INSM-IW-Studie: Mehr Freiheit für freie Berufe = mehr Jobs und niedrigere Preise
140 000 neue Dienstleistungsjobs könnten entstehen, wenn es in Deutschland weniger Regulierung rund um die Freien Berufe gäbe. Zu diesem Ergebnis kommt eine INSM-Studie, die heute in Berlin vorgestellt wurde. Gemeinsam mit Dieter Rath, Geschäftsführer Initiative Neue Soziale Marktwirtschaft, präsentierte Dr. Hans-Peter Klös, Institut der deutschen Wirtschaft Köln (IW), die Ergebnisse der Expertise bei einer Pressekonferenz.

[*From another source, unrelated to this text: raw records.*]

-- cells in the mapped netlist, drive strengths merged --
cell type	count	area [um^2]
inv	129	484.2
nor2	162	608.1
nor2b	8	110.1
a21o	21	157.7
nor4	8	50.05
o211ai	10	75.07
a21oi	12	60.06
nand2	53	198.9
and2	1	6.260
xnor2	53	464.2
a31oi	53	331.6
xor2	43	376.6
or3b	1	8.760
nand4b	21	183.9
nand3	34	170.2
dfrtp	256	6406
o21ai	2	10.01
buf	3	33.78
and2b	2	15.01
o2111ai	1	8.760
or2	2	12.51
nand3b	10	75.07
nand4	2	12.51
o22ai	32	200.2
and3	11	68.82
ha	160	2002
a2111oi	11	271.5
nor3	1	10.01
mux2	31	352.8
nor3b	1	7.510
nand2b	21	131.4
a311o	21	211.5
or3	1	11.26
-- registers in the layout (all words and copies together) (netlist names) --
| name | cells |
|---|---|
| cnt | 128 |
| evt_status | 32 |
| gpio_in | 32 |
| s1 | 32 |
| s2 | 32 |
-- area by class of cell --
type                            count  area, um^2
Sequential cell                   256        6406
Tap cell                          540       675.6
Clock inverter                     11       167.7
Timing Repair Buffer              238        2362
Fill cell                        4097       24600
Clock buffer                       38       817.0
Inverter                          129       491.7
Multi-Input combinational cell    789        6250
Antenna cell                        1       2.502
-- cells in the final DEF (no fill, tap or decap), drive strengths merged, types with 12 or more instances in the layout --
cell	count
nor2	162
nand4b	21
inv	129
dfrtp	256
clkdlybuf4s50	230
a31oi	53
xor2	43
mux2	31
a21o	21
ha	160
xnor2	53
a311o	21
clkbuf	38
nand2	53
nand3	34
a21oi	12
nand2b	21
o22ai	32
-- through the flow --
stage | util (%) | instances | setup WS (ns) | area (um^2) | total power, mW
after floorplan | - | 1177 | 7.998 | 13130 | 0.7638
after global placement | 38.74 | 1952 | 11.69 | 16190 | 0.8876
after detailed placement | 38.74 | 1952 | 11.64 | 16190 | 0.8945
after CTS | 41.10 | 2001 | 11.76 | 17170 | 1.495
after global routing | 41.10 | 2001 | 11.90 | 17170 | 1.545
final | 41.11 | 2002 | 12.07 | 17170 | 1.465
[src/rtl/serial_rx_align.sv]
// Serial lane receiver front end: comma-based byte alignment, lock qualification
// over consecutive aligned commas, and FIFO write strobes gated by almost_full.
module serial_rx_align #(
    parameter logic [7:0] COMMA      = 8'hBC,
    parameter int         LOCK_COUNT = 4,
    parameter int         CNT_W      = 8
) (
    input  logic             i_clk8f,
    input  logic             i_reset,
    input  logic             i_data_in,
    input  logic             i_almost_full,
    output logic [7:0]       o_data_out,
    output logic             o_write_out,
    output logic             o_active,
    output logic [CNT_W-1:0] o_drop_cnt
);

    typedef enum logic [1:0] {
        SEARCH,
        ALIGN,
        ACTIVE
    } state_t;

    // Comparing against LOCK_COUNT-1 lets the comma being checked count toward lock.
    localparam logic [3:0] LOCK_LAST = 4'(LOCK_COUNT - 1);

    state_t           r_state;
    state_t           w_state_next;
    logic [7:0]       r_sr;
    logic [2:0]       r_bit_cnt;
    logic [2:0]       w_bit_cnt_next;
    logic [3:0]       r_bc_cnt;
    logic [3:0]       w_bc_cnt_next;
    logic [7:0]       r_data_out;
    logic [7:0]       w_data_out_next;
    logic             r_write_out;
    logic             w_write_out_next;
    logic             r_active;
    logic             w_active_next;
    logic [CNT_W-1:0] r_drop_cnt;
    logic [CNT_W-1:0] w_drop_cnt_next;
    logic             w_is_comma;
    logic             w_boundary;

    assign w_is_comma = (r_sr == COMMA);
    assign w_boundary = (r_state != SEARCH) && (r_bit_cnt == 3'd7);

    always_comb begin
        w_state_next     = r_state;
        w_bit_cnt_next   = r_bit_cnt;
        w_bc_cnt_next    = r_bc_cnt;
        w_data_out_next  = r_data_out;
        w_write_out_next = 1'b0;
        w_active_next    = r_active;
        w_drop_cnt_next  = r_drop_cnt;

        case (r_state)
            SEARCH: begin
                if (w_is_comma) begin
                    w_state_next   = ALIGN;
                    w_bit_cnt_next = 3'd0;
                    w_bc_cnt_next  = 4'd1;
                end
            end
            ALIGN: begin
                w_bit_cnt_next = r_bit_cnt + 3'd1;
                if (w_boundary) begin
                    if (w_is_comma) begin
                        w_bc_cnt_next = r_bc_cnt + 4'd1;
                        if (r_bc_cnt == LOCK_LAST) begin
                            w_state_next  = ACTIVE;
                            w_active_next = 1'b1;
                        end
                    end else begin
                        w_state_next  = SEARCH;
                        w_bc_cnt_next = 4'd0;
                    end
                end
            end
            ACTIVE: begin
                w_bit_cnt_next = r_bit_cnt + 3'd1;
                // Commas are idle fill; only data bytes reach the FIFO or the drop counter.
                if (w_boundary && !w_is_comma) begin
                    if (!i_almost_full) begin
                        w_data_out_next  = r_sr;
                        w_write_out_next = 1'b1;
                    end else if (!(&r_drop_cnt)) begin
                        w_drop_cnt_next = r_drop_cnt + CNT_W'(1);
                    end
                end
            end
            default: begin
                w_state_next = SEARCH;
            end
        endcase
    end

    always_ff @(posedge i_clk8f) begin
        if (i_reset) begin
            r_state     <= SEARCH;
            r_sr        <= 8'd0;
            r_bit_cnt   <= 3'd0;
            r_bc_cnt    <= 4'd0;
            r_data_out  <= 8'd0;
            r_write_out <= 1'b0;
            r_active    <= 1'b0;
            r_drop_cnt  <= '0;
        end else begin
            r_state     <= w_state_next;
            r_sr        <= {r_sr[6:0], i_data_in};
            r_bit_cnt   <= w_bit_cnt_next;
            r_bc_cnt    <= w_bc_cnt_next;
            r_data_out  <= w_data_out_next;
            r_write_out <= w_write_out_next;
            r_active    <= w_active_next;
            r_drop_cnt  <= w_drop_cnt_next;
        end
    end

    assign o_data_out  = r_data_out;
    assign o_write_out = r_write_out;
    assign o_active    = r_active;
    assign o_drop_cnt  = r_drop_cnt;

endmodule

Im Sektor der wirtschaftsnahen Dienstleistungen könnten danach jährlich neun Milliarden Euro zusätzlich erwirtschaftet werden, und Verbraucher könnten von deutlich niedrigeren Preisen profitieren, wenn die gesetzliche Regulierung freier Berufe auf das Niveau von Ländern wie Schweden oder Dänemark gesenkt werden könnte und damit mehr Markt bei Architekten, Ingenieuren, Notaren, Rechtsanwälten und Steuerberatern eingeführt würde.

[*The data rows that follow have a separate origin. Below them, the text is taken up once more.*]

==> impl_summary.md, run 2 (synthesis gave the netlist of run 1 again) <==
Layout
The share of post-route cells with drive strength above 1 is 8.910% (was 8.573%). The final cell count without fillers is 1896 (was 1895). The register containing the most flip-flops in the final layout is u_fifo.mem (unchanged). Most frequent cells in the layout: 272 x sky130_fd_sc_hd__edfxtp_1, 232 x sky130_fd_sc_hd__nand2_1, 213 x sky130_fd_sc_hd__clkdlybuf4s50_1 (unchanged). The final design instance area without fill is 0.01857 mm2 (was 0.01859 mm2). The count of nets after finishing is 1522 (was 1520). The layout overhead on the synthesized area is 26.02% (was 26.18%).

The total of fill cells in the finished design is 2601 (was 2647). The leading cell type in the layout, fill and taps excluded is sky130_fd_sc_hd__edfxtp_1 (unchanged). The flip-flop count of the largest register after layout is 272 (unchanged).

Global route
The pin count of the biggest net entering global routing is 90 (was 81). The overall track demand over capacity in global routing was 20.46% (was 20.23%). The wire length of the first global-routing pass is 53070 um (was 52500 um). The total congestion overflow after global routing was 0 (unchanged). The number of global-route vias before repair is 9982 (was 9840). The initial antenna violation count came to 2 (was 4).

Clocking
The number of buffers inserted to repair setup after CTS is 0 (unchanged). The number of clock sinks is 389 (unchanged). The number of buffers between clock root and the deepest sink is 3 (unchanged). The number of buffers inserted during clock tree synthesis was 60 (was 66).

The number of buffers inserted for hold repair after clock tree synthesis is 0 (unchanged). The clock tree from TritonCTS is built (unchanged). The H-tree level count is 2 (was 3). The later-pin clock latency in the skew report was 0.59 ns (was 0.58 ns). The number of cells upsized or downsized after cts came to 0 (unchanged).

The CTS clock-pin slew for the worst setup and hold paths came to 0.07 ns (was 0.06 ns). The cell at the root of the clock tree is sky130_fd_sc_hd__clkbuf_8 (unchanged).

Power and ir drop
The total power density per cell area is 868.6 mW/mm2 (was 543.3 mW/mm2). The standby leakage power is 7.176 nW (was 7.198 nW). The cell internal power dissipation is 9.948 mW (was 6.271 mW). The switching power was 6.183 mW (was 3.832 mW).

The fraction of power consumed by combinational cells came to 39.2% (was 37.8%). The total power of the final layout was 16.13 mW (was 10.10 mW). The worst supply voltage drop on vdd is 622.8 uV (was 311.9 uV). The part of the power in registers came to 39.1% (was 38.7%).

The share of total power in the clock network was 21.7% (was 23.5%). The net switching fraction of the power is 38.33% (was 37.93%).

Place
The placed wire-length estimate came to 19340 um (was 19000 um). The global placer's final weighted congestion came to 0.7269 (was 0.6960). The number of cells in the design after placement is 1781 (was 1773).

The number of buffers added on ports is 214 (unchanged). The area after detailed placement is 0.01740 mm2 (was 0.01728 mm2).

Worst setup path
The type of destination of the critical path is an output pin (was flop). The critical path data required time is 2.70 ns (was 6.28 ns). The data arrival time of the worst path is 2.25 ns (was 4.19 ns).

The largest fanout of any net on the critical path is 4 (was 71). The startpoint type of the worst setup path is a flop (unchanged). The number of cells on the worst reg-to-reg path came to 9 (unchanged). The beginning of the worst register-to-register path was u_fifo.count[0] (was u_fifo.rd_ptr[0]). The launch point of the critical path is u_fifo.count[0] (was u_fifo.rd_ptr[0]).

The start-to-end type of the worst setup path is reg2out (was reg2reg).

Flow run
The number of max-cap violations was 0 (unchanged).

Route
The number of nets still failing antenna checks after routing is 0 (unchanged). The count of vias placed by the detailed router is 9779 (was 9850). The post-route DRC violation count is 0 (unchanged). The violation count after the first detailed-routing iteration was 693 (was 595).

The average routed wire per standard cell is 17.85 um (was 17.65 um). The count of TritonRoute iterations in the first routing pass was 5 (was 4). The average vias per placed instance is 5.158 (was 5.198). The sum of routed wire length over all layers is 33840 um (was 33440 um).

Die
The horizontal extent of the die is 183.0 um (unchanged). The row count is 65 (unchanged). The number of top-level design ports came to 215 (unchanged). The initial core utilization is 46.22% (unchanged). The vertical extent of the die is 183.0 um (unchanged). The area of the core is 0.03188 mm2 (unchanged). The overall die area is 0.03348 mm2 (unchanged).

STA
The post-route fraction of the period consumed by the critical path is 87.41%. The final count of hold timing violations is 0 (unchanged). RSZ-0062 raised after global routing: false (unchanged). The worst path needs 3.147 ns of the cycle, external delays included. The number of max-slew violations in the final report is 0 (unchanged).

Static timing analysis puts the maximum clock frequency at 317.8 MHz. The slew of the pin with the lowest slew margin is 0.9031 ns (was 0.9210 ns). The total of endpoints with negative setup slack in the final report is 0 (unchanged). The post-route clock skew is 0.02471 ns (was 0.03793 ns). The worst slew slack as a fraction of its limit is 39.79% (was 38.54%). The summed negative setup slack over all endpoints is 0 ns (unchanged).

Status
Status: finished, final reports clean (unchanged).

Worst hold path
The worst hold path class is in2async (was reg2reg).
$ cat config.mk
export PLATFORM = sky130hd
export DESIGN_NAME = spi_slave_with_ram
export DESIGN_NICKNAME = d
export VERILOG_FILES = /design/src/rtl/spi_ram_pkg.sv /design/src/rtl/spi_slave_core.sv /design/src/rtl/spi_slave_with_ram.sv
export SDC_FILE = /design/constraint.sdc
export NUM_CORES = 2
export LEC_CHECK = 0
export ABC_AREA = 1
export CAP_MARGIN = 20
export CORE_MARGIN = 8
export CORE_UTILIZATION = 40
export CTS_BUF_LIST = sky130_fd_sc_hd__clkbuf_8 sky130_fd_sc_hd__clkbuf_16
export CTS_CLUSTER_DIAMETER = 100
export DETAILED_ROUTE_END_ITERATION = 10
export MAX_ROUTING_LAYER = met4
export SYNTH_ARGS = -nofsm -noshare
export SYNTH_HDL_FRONTEND = slang
export SYNTH_SLANG_ARGS = --single-unit
export TNS_END_PERCENT = 5
$ cat constraint.sdc
create_clock -name clk -period 6.1 [get_ports clk]
set_input_delay 0.915 -clock clk [delete_from_list [all_inputs] [get_ports clk]]
set_output_delay 0.915 -clock clk [all_outputs]
set_load 0.02 [all_outputs]
$ cat src/rtl/spi_ram_pkg.sv
// spi_ram_pkg: shared state encoding, command codes and size defaults for the SPI RAM slave
package spi_ram_pkg;
  localparam int MEM_DEPTH_DEF = 256;
  localparam int ADDR_SIZE_DEF = 8;
  typedef enum logic [2:0] {
    IDLE      = 3'd0,
    CHK_CMD   = 3'd1,
    WRITE     = 3'd2,
    READ_ADD  = 3'd3,
    READ_DATA = 3'd4
  } state_t;
  typedef enum logic [1:0] {
    CMD_WR_ADDR = 2'b00,
    CMD_WR_DATA = 2'b01,
    CMD_RD_ADDR = 2'b10,
    CMD_RD_DATA = 2'b11
  } cmd_t;
endpackage

$ cat src/rtl/spi_slave_core.sv
// spi_slave_core: frame FSM, 10-bit receive shifter and MSB-first MISO serializer
module spi_slave_core
  import spi_ram_pkg::*;
(
  input  logic       clk,
  input  logic       rst_n,
  input  logic       ss_n,
  input  logic       mosi,
  input  logic       tx_valid,
  input  logic [7:0] tx_data,
  output logic       miso,
  output logic       rx_valid,
  output logic [9:0] rx_data
);
  state_t current_state, next_state;
  logic rd_addr_received;
  logic [3:0] bit_cnt, tx_cnt;
  logic [7:0] tx_sh;
  logic shifting, last_bit;
  assign shifting = !ss_n && current_state inside {WRITE, READ_ADD, READ_DATA} && bit_cnt < 4'd10;
  assign last_bit = shifting && bit_cnt == 4'd9;
  always_ff @(posedge clk or negedge rst_n)
    if (!rst_n) current_state <= IDLE;
    else current_state <= next_state;
  always_comb begin
    next_state = current_state;
    if (ss_n) next_state = IDLE;
    else if (current_state == IDLE) next_state = CHK_CMD;
    else if (current_state == CHK_CMD) next_state = !mosi ? WRITE : rd_addr_received ? READ_DATA : READ_ADD;
  end
  always_ff @(posedge clk or negedge rst_n)
    if (!rst_n) begin
      rx_data <= '0;
      rx_valid <= 1'b0;
      rd_addr_received <= 1'b0;
      bit_cnt <= '0;
      tx_cnt <= '0;
      tx_sh <= '0;
      miso <= 1'b0;
    end else begin
      rx_valid <= last_bit;
      if (ss_n) begin
        bit_cnt <= '0;
        tx_cnt <= '0;
        tx_sh <= '0;
        miso <= 1'b0;
      end else begin
        if (current_state == CHK_CMD) bit_cnt <= '0;
        else if (shifting) begin
          rx_data <= {rx_data[8:0], mosi};
          bit_cnt <= bit_cnt + 4'd1;
        end
        if (last_bit)
          rd_addr_received <= current_state == READ_ADD ? 1'b1 : current_state == READ_DATA ? 1'b0 : rd_addr_received;
        // tx_valid loads the byte; the remaining seven bits follow on successive edges
        if (tx_valid) begin
          miso <= tx_data[7];
          tx_sh <= {tx_data[6:0], 1'b0};
          tx_cnt <= 4'd7;
        end else if (tx_cnt != '0) begin
          miso <= tx_sh[7];
          tx_sh <= {tx_sh[6:0], 1'b0};
          tx_cnt <= tx_cnt - 4'd1;
        end else miso <= 1'b0;
      end
    end
endmodule

$ cat src/rtl/spi_slave_with_ram.sv
// spi_slave_with_ram: SPI slave front end with byte RAM and address registers
// Define RAM_CLR_EN to clear the whole RAM on reset; otherwise RAM contents survive reset.
module spi_slave_with_ram
  import spi_ram_pkg::*;
#(
  parameter int MEM_DEPTH = MEM_DEPTH_DEF,
  parameter int ADDR_SIZE = ADDR_SIZE_DEF
) (
  input  logic clk,
  input  logic rst_n,
  input  logic SS_n,
  input  logic MOSI,
  output logic MISO
);
  logic [7:0] mem [MEM_DEPTH];
  logic [ADDR_SIZE-1:0] wr_addr, rd_addr, rx_addr;
  logic [7:0] dout;
  logic tx_valid, rx_valid;
  logic [9:0] rx_data;
  cmd_t cmd;
  assign cmd = cmd_t'(rx_data[9:8]);
  assign rx_addr = ADDR_SIZE'(32'(rx_data[7:0]) % MEM_DEPTH);
  spi_slave_core inst1 (
    .clk     (clk),
    .rst_n   (rst_n),
    .ss_n    (SS_n),
    .mosi    (MOSI),
    .tx_valid(tx_valid),
    .tx_data (dout),
    .miso    (MISO),
    .rx_valid(rx_valid),
    .rx_data (rx_data)
  );
  always_ff @(posedge clk or negedge rst_n)
    if (!rst_n) begin
      wr_addr <= '0;
      rd_addr <= '0;
      dout <= '0;
      tx_valid <= 1'b0;
    end else begin
      tx_valid <= rx_valid && cmd == CMD_RD_DATA;
      if (rx_valid && cmd == CMD_WR_ADDR) wr_addr <= rx_addr;
      if (rx_valid && cmd == CMD_RD_ADDR) rd_addr <= rx_addr;
      if (rx_valid && cmd == CMD_RD_DATA) dout <= mem[rd_addr];
    end
`ifdef RAM_CLR_EN
  always_ff @(posedge clk or negedge rst_n)
    if (!rst_n) begin
      for (int i = 0; i < MEM_DEPTH; i++) mem[i] <= '0;
    end else if (rx_valid && cmd == CMD_WR_DATA) mem[wr_addr] <= rx_data[7:0];
`else
  always_ff @(posedge clk)
    if (rx_valid && cmd == CMD_WR_DATA) mem[wr_addr] <= rx_data[7:0];
`endif
endmodule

Dr. Hans-Peter Klös, Geschäftsführer des IW Köln, das die Studie für die Initiative Neue Soziale Marktwirtschaft durchgeführt hat, fordert unter anderem folgende Schritte zu mehr Freiheit bei den Freien Berufen:
Bei Apotheken sollte nach Auffassung des Wissenschaftlers das Mehr- und Fremdbesitzverbot aufgehoben werden. Architekten und Ingenieure sollten ihre Honorare mit den Auftraggebern künftig frei aushandeln dürfen, statt sich an Mindest- und Höchstpreise halten zu müssen. Auch Juristen mit erstem Staatsexamen und Diplom-Wirtschaftsjuristen sollten außergerichtliche Rechtsberatung betreiben dürfen, was bisher Anwälten vorbehalten ist.
Kommentar von Dieter Rath (INSM): „In vielen Ländern Europas gibt es gar keine Gebührenordnungen mehr, zudem ist der Zugang zu freien Berufen dort viel offener als hierzulande.“
Zur Untersuchung präsentierte die INSM auch eine Emnid-Umfrage. Das Ergebnis in Kürze: Leistungen von Freiberuflern würden wesentlich stärker nachgefragt, wenn sie preiswerter wären.
Fazit: Mehr Markt, mehr Nachfrage nach frei erbrachter Dienstleistung.